A teoria afirmava que governos ou grandes organizações estariam inserindo dispositivos tecnológicos nas vacinas com o objetivo de monitorar indivíduos. Em alguns casos, o nome de Bill Gates foi associado a essa narrativa, o que ajudou a amplificar ainda mais a desinformação.
O problema é simples: essa afirmação não tem base científica alguma. Vacinas são compostas por substâncias biológicas e químicas específicas, e não existe tecnologia capaz de inserir microchips funcionais em uma seringa convencional de vacinação sem que isso fosse detectado por órgãos reguladores e cientistas ao redor do mundo.
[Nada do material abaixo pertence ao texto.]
This is an optimization exercise on Yosys and OpenROAD, whose aim is small area, not a production implementation.
Only simulation tests tie the RTL to the original design; equivalence was not proved.
Power figures rest on the tool's default switching activity, not on a simulated workload.

### design/flow/config.mk
export PLATFORM = sky130hd
export DESIGN_NAME = mmu_l2tlb_replace
export DESIGN_NICKNAME = mmu_l2tlb_replace
export VERILOG_FILES = /design/flow/design.v
export SDC_FILE = /design/flow/constraint.sdc
export NUM_CORES = 4
export LEC_CHECK = 0
export ABC_AREA = 0
export CAP_MARGIN = 20
export CORE_MARGIN = 2
export CORE_UTILIZATION = 55
export SLEW_MARGIN = 20
export SYNTH_HIERARCHICAL = 1
export SYNTH_MINIMUM_KEEP_SIZE = 0
### design/flow/constraint.sdc
create_clock -name core_clock -period 14.0 [get_ports {clk}]
set_input_delay 2.8000 -clock core_clock [delete_from_list [all_inputs] [get_ports {clk}]]
set_output_delay 2.8000 -clock core_clock [all_outputs]
set_load 0.01 [all_outputs]
### design/flow/design.v
`timescale 1ns / 1ps
module mmu_l2tlb_plru_4way (
    input            clk,
    input            r,
    input            rv,
    input            c_hi,
    input            c1,
    input            c3,
    input            cv_lo,
    input            cv_hi,
    output reg [2:0] state
);
    wire k_lo = ~(rv & cv_lo);   
    wire k_hi = ~(rv & cv_hi);   
    always @(posedge clk) begin
        state[2] <= (state[2] & k_lo) | (r & c_hi);
        state[1] <= (state[1] & k_lo) | (r & c1);
        state[0] <= (state[0] & k_hi) | (r & c3);
    end
endmodule
module mmu_l2tlb_plru_rd3 (
    input  [8:0] states,   
    input  [2:0] sel,
    output [2:0] state_n
);
    assign state_n = ~((states[8:6] & {3{sel[2]}}) |
                       (states[5:3] & {3{sel[1]}}) |
                       (states[2:0] & {3{sel[0]}}));
endmodule
module mmu_l2tlb_plru_rdrow (
    input  [47:0] states,   
    input  [15:0] sel,
    input         row_sel,
    output [ 2:0] state
);
    wire [2:0] g_n[0:4];
    genvar g;
    generate
        for (g = 0; g < 5; g = g + 1) begin : g_grp
            mmu_l2tlb_plru_rd3 rd (
                .states (states[9*g+8:9*g]),
                .sel    (sel[3*g+2:3*g]),
                .state_n(g_n[g])
            );
        end
    endgenerate
    assign state = {3{row_sel}} & (~g_n[0] | ~g_n[1] | ~g_n[2] | ~g_n[3] | ~g_n[4] |
                                   (states[47:45] & {3{sel[15]}}));
endmodule
`timescale 1ns / 1ps
module mmu_l2tlb_replace (
    input            rstn,
    input            clk,
    input      [1:0] i_update_en_2,
    input      [7:0] i_update_position_8,
    input      [3:0] i_update_way_4,
    input      [3:0] i_l21_valid_4,
    input      [3:0] i_l22_valid_4,
    input      [1:0] i_replace_en_2,
    input      [5:0] i_l21_replace_position_6,
    input      [7:0] i_l22_replace_position_8,
    output reg [3:0] o_replace_way_4
);
    localparam NR = 20;
    localparam NC = 16;
    reg valid;
    always @(posedge clk or negedge rstn) begin
        if (!rstn) valid <= 1'b0;
        else valid <= 1'b1;
    end
    wire upd22 = (i_update_en_2 == 2'b01);
    wire upd21 = (i_update_en_2 == 2'b10) && (i_update_position_8[7:6] == 2'b00);
    wire w3 = (i_update_way_4 == 4'b1000);
    wire w2 = (i_update_way_4 == 4'b0100);
    wire w1 = (i_update_way_4 == 4'b0010);
    wire w0 = (i_update_way_4 == 4'b0001);
    wire [NR-1:0] r_sel;
    wire [NR-1:0] rv_sel;
    wire [NC-1:0] c_hi, c1, c3, cv_lo, cv_hi;
    genvar gr, gc;
    generate
        for (gr = 0; gr < NR; gr = gr + 1) begin : g_row
            if (gr < 16) begin : g_l22
                assign r_sel[gr] = upd22 && (i_update_position_8[7:4] == gr);
            end else begin : g_l21
                assign r_sel[gr] = upd21 && (i_update_position_8[5:4] == gr - 16);
            end
            assign rv_sel[gr] = r_sel[gr] | ~valid;
        end
        for (gc = 0; gc < NC; gc = gc + 1) begin : g_col
            wire cm = (i_update_position_8[3:0] == gc);
            assign c_hi[gc]  = cm & (w3 | w2);
            assign c1[gc]    = cm & w1;
            assign c3[gc]    = cm & w3;
            assign cv_lo[gc] = (cm & (w1 | w0)) | ~valid;
            assign cv_hi[gc] = (cm & (w3 | w2)) | ~valid;
        end
    endgenerate
    wire [2:0] st[0:NR*NC-1];
    generate
        for (gr = 0; gr < NR; gr = gr + 1) begin : g_r
            for (gc = 0; gc < NC; gc = gc + 1) begin : g_c
                mmu_l2tlb_plru_4way plru (
                    .clk  (clk),
                    .r    (r_sel[gr]),
                    .rv   (rv_sel[gr]),
                    .c_hi (c_hi[gc]),
                    .c1   (c1[gc]),
                    .c3   (c3[gc]),
                    .cv_lo(cv_lo[gc]),
                    .cv_hi(cv_hi[gc]),
                    .state(st[gr*NC+gc])
                );
            end
        end
    endgenerate
    wire       rd21 = i_replace_en_2[1];
    wire [3:0] rd_col = rd21 ? i_l21_replace_position_6[3:0] : i_l22_replace_position_8[3:0];
    wire [3:0] vbits = rd21 ? i_l21_valid_4 : i_l22_valid_4;
    wire [NR-1:0] rd_row;
    wire [NC-1:0] rd_colsel;
    wire [2:0] row_st[0:NR-1];
    generate
        for (gr = 0; gr < NR; gr = gr + 1) begin : g_rdrow
            if (gr < 16) begin : g_l22
                assign rd_row[gr] = valid & ~rd21 & (i_l22_replace_position_8[7:4] == gr);
            end else begin : g_l21
                assign rd_row[gr] = valid & rd21 & (i_l21_replace_position_6[5:4] == gr - 16);
            end
            wire [3*NC-1:0] row_states;
            for (gc = 0; gc < NC; gc = gc + 1) begin : g_rdcol
                assign row_states[3*gc+2:3*gc] = st[gr*NC+gc];
            end
            mmu_l2tlb_plru_rdrow rd (
                .states (row_states),
                .sel    (rd_colsel),
                .row_sel(rd_row[gr]),
                .state  (row_st[gr])
            );
        end
        for (gc = 0; gc < NC; gc = gc + 1) begin : g_rdcolsel
            assign rd_colsel[gc] = (rd_col == gc);
        end
    endgenerate
    reg [2:0] s;
    integer i;
    always @(*) begin
        s = 3'b000;
        for (i = 0; i < NR; i = i + 1) s = s | row_st[i];
    end
    wire [1:0] idx = {s[1] ^ s[2], s[0]};
    always @(*) begin
        if (i_replace_en_2 == 2'b00) begin
            o_replace_way_4 = 4'b0000;
        end else if (!vbits[0]) begin
            o_replace_way_4 = 4'b0001;
        end else if (!vbits[1]) begin
            o_replace_way_4 = 4'b0010;
        end else if (!vbits[2]) begin
            o_replace_way_4 = 4'b0100;
        end else if (!vbits[3]) begin
            o_replace_way_4 = 4'b1000;
        end else begin
            o_replace_way_4 = 4'b0001 << idx;
        end
    end
endmodule
### design/flow/flow/run.sh
#!/bin/bash
set -euo pipefail
export CTS_ARGS="-sink_clustering_enable -repair_clock_nets -dont_use_dummy_load -sink_clustering_size 24 -sink_clustering_max_diameter 100"
bash standard.sh finish > standard_flow.log 2>&1
### design/flow/standard.sh
#!/bin/bash
# synth_recipe.tcl (not shown) runs the flow's synth.tcl, then flattens the netlist and writes it again
# the make line also repeats each setting of config.mk as NAME=value (left out here)
make -C /OpenROAD-flow-scripts/flow DESIGN_CONFIG=/design/flow/config.mk WORK_HOME=/design/flow/orfs CLKGATE_MAP_FILE= SYNTH_SCRIPT=/design/flow/synth_recipe.tcl "${@:-finish}"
Mesmo assim, a fake news se espalhou com velocidade impressionante. Por quê? Porque ela ativa emoções fortes: medo, desconfiança e sensação de controle externo. Esses elementos são combustíveis perfeitos para o compartilhamento nas redes sociais.
Além disso, o fenômeno do viés de confirmação fez com que muitas pessoas acreditassem nessa teoria simplesmente porque ela reforçava desconfianças pré-existentes em relação a governos ou à indústria farmacêutica.

As consequências foram reais. Em diversos países, houve queda na adesão à vacinação, o que impactou diretamente o controle da pandemia. Ou seja, uma informação falsa não ficou apenas no campo das ideias — ela afetou decisões e colocou vidas em risco.
Esse caso mostra como uma narrativa bem construída pode parecer plausível, mesmo sendo completamente falsa. E reforça um ponto essencial: no mundo digital, informação não verificada pode ser tão perigosa quanto qualquer ameaça real.